WORK REQUIRED ->
Starting with the line that contains "-export PLACE_DENSITY = 0.8" and stopping after the line that contains "dfxtp_1 | 52 |", copy the entries below exactly. Include nothing else.

DATA TO EXAMINE ->
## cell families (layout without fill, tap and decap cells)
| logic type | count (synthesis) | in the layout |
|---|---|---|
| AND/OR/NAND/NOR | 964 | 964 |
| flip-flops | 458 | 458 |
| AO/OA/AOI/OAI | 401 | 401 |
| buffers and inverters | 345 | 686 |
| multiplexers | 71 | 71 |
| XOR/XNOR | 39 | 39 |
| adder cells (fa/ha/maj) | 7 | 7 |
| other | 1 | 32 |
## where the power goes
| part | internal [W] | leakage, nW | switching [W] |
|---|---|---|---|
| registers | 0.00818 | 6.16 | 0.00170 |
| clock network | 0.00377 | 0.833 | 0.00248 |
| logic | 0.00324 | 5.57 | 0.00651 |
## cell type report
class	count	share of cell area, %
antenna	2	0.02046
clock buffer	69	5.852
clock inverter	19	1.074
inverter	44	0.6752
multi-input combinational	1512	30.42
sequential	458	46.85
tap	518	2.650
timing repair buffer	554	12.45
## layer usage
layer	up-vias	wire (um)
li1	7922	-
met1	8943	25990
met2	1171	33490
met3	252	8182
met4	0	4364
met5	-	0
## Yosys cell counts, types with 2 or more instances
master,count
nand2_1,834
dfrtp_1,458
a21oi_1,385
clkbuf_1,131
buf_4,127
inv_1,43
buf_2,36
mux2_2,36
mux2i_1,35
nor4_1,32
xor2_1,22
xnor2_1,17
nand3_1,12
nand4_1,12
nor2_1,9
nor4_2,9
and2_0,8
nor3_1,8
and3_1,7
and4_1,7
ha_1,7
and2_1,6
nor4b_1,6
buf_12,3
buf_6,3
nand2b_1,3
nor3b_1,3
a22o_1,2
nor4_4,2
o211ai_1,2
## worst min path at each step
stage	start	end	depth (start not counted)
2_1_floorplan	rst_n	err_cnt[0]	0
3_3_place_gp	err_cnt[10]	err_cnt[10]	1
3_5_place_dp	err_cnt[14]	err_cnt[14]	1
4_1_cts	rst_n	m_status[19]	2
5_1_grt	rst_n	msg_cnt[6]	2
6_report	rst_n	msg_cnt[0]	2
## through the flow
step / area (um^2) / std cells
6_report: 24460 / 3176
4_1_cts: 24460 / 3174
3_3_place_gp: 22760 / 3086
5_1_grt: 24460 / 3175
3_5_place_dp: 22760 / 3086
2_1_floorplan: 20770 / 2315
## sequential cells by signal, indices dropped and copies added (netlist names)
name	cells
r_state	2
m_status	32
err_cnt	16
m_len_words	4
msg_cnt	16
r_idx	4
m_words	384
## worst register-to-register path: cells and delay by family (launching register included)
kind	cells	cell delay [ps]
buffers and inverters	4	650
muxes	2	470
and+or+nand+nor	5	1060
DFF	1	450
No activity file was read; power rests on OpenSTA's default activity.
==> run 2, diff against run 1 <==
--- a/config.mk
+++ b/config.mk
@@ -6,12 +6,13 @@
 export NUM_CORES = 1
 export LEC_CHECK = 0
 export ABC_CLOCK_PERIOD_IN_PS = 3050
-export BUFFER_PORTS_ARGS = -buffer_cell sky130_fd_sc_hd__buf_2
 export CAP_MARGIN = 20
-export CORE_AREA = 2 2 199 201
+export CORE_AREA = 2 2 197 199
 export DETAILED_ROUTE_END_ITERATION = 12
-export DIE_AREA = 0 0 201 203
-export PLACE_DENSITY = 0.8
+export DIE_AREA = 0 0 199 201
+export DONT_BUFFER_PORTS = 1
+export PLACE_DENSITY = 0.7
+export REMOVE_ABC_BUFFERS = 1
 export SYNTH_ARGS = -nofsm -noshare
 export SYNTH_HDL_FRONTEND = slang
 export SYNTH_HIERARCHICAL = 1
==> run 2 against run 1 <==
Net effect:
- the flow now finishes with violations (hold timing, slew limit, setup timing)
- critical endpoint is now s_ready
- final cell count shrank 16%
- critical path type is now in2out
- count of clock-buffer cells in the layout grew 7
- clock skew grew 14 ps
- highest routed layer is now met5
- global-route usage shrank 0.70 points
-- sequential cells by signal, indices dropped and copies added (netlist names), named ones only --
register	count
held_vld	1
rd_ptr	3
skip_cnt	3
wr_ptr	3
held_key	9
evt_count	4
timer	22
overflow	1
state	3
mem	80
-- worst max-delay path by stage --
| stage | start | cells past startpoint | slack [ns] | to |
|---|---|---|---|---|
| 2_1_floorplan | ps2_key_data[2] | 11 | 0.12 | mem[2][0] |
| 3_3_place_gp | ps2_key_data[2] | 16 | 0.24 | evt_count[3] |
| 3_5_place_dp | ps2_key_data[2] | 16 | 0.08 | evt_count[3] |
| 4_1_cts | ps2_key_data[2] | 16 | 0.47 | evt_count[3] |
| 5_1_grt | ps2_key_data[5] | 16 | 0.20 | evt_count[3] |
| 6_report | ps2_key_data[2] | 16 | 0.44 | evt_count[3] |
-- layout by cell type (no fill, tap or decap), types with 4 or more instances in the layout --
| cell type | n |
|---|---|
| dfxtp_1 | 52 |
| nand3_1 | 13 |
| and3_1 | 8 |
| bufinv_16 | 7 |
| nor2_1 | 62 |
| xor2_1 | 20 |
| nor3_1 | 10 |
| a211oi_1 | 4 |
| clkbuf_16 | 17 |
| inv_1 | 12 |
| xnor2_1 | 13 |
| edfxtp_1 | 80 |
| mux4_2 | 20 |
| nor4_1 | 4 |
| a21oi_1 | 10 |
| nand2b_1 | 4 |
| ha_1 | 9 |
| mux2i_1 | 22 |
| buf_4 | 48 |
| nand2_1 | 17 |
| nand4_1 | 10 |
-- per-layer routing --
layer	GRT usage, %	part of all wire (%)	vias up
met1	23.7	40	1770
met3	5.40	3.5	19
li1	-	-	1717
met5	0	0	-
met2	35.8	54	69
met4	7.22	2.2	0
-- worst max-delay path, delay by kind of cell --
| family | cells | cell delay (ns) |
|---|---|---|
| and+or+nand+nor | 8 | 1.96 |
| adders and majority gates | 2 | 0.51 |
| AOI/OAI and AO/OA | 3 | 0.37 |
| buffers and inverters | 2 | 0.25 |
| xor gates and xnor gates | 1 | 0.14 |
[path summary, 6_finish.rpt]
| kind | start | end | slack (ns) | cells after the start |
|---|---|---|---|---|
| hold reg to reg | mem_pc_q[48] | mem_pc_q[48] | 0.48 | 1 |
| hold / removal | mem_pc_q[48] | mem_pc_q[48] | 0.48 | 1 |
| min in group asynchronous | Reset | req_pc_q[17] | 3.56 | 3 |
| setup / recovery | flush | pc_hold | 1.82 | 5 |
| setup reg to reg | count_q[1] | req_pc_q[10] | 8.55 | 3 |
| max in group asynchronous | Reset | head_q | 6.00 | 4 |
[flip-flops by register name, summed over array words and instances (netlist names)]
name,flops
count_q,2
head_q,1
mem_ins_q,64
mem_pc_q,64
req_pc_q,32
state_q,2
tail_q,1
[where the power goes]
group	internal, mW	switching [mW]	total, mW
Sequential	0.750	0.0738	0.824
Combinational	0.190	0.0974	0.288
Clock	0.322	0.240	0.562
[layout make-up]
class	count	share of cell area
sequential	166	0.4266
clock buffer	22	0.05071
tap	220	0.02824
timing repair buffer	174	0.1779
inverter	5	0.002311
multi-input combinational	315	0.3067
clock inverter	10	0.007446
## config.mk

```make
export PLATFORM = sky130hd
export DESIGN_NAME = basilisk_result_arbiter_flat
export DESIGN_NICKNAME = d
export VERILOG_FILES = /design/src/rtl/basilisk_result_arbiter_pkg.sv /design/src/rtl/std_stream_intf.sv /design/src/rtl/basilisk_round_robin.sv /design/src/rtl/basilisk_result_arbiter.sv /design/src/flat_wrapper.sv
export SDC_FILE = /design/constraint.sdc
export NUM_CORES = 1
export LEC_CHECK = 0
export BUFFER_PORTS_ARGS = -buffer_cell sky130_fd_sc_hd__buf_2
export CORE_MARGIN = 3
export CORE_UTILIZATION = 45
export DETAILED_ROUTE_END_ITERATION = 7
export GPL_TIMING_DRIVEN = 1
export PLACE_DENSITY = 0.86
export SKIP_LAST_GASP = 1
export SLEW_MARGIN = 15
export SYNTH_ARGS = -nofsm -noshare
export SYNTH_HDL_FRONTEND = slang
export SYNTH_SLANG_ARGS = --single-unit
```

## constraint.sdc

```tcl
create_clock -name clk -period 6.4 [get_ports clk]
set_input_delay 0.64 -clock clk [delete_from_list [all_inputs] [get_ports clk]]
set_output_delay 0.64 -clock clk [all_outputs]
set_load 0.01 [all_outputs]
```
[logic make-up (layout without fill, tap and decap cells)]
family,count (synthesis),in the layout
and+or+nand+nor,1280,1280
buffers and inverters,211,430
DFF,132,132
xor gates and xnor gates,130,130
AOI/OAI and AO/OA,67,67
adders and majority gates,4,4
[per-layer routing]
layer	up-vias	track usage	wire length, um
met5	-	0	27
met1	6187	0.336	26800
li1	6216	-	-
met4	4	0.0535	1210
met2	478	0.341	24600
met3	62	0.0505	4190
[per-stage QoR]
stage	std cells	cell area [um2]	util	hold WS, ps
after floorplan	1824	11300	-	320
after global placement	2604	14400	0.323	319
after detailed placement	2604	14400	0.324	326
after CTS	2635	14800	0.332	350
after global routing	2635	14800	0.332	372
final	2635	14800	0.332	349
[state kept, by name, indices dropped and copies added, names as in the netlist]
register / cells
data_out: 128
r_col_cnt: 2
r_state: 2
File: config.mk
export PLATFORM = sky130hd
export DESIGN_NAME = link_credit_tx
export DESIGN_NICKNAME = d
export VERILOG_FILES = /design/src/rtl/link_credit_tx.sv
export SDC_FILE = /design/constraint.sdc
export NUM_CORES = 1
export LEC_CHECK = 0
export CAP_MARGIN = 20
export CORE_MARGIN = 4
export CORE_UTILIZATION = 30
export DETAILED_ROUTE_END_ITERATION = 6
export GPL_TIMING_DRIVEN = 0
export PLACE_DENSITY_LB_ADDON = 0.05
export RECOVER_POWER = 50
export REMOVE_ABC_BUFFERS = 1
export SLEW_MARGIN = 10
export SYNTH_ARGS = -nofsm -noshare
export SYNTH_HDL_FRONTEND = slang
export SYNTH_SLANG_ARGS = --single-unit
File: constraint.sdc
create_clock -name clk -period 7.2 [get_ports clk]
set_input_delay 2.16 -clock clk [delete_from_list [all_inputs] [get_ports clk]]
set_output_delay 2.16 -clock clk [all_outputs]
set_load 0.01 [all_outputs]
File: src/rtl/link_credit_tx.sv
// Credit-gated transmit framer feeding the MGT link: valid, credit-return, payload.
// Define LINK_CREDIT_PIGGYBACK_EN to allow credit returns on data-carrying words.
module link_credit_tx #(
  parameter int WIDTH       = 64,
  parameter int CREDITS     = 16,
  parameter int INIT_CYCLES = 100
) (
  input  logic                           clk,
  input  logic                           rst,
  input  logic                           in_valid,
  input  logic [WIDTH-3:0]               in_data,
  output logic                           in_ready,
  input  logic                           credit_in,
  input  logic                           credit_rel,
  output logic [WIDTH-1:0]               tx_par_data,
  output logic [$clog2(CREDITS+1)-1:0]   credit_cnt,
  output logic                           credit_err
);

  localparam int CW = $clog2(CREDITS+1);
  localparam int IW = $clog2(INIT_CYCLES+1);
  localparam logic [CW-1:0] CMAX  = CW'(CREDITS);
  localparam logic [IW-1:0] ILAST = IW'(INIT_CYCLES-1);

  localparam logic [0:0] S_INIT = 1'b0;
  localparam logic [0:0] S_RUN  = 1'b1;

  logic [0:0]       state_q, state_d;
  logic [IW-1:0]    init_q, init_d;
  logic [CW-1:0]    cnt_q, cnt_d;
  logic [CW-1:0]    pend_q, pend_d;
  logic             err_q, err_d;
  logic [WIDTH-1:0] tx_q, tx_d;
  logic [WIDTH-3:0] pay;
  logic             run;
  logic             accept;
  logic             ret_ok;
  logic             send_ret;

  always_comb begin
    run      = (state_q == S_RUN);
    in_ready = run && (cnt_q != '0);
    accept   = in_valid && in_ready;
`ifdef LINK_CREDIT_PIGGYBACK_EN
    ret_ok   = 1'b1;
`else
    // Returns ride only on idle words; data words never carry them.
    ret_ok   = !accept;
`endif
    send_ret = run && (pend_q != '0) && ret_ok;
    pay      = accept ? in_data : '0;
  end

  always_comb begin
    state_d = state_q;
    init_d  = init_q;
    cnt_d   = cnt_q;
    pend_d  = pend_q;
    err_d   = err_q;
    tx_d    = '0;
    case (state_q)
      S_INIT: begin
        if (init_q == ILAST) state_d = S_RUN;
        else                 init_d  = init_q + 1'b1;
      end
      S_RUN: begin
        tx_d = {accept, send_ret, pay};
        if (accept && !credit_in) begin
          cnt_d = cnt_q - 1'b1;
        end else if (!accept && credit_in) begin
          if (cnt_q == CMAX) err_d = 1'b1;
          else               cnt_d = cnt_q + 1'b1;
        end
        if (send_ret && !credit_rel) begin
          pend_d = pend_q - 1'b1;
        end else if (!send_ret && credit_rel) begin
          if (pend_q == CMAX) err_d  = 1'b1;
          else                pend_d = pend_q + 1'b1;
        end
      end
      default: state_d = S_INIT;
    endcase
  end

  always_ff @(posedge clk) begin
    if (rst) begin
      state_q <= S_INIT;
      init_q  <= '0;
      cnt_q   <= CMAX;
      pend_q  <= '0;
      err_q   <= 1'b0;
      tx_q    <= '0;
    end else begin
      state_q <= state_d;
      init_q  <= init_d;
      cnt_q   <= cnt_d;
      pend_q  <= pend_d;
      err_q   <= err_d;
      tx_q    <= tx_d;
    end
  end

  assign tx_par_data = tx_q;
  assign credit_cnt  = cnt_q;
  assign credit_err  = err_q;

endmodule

RESULT OF THIS EXERCISE ->
-export PLACE_DENSITY = 0.8
+export DIE_AREA = 0 0 199 201
+export DONT_BUFFER_PORTS = 1
+export PLACE_DENSITY = 0.7
+export REMOVE_ABC_BUFFERS = 1
 export SYNTH_ARGS = -nofsm -noshare
 export SYNTH_HDL_FRONTEND = slang
 export SYNTH_HIERARCHICAL = 1
==> run 2 against run 1 <==
Net effect:
- the flow now finishes with violations (hold timing, slew limit, setup timing)
- critical endpoint is now s_ready
- final cell count shrank 16%
- critical path type is now in2out
- count of clock-buffer cells in the layout grew 7
- clock skew grew 14 ps
- highest routed layer is now met5
- global-route usage shrank 0.70 points
-- sequential cells by signal, indices dropped and copies added (netlist names), named ones only --
register	count
held_vld	1
rd_ptr	3
skip_cnt	3
wr_ptr	3
held_key	9
evt_count	4
timer	22
overflow	1
state	3
mem	80
-- worst max-delay path by stage --
| stage | start | cells past startpoint | slack [ns] | to |
|---|---|---|---|---|
| 2_1_floorplan | ps2_key_data[2] | 11 | 0.12 | mem[2][0] |
| 3_3_place_gp | ps2_key_data[2] | 16 | 0.24 | evt_count[3] |
| 3_5_place_dp | ps2_key_data[2] | 16 | 0.08 | evt_count[3] |
| 4_1_cts | ps2_key_data[2] | 16 | 0.47 | evt_count[3] |
| 5_1_grt | ps2_key_data[5] | 16 | 0.20 | evt_count[3] |
| 6_report | ps2_key_data[2] | 16 | 0.44 | evt_count[3] |
-- layout by cell type (no fill, tap or decap), types with 4 or more instances in the layout --
| cell type | n |
|---|---|
| dfxtp_1 | 52 |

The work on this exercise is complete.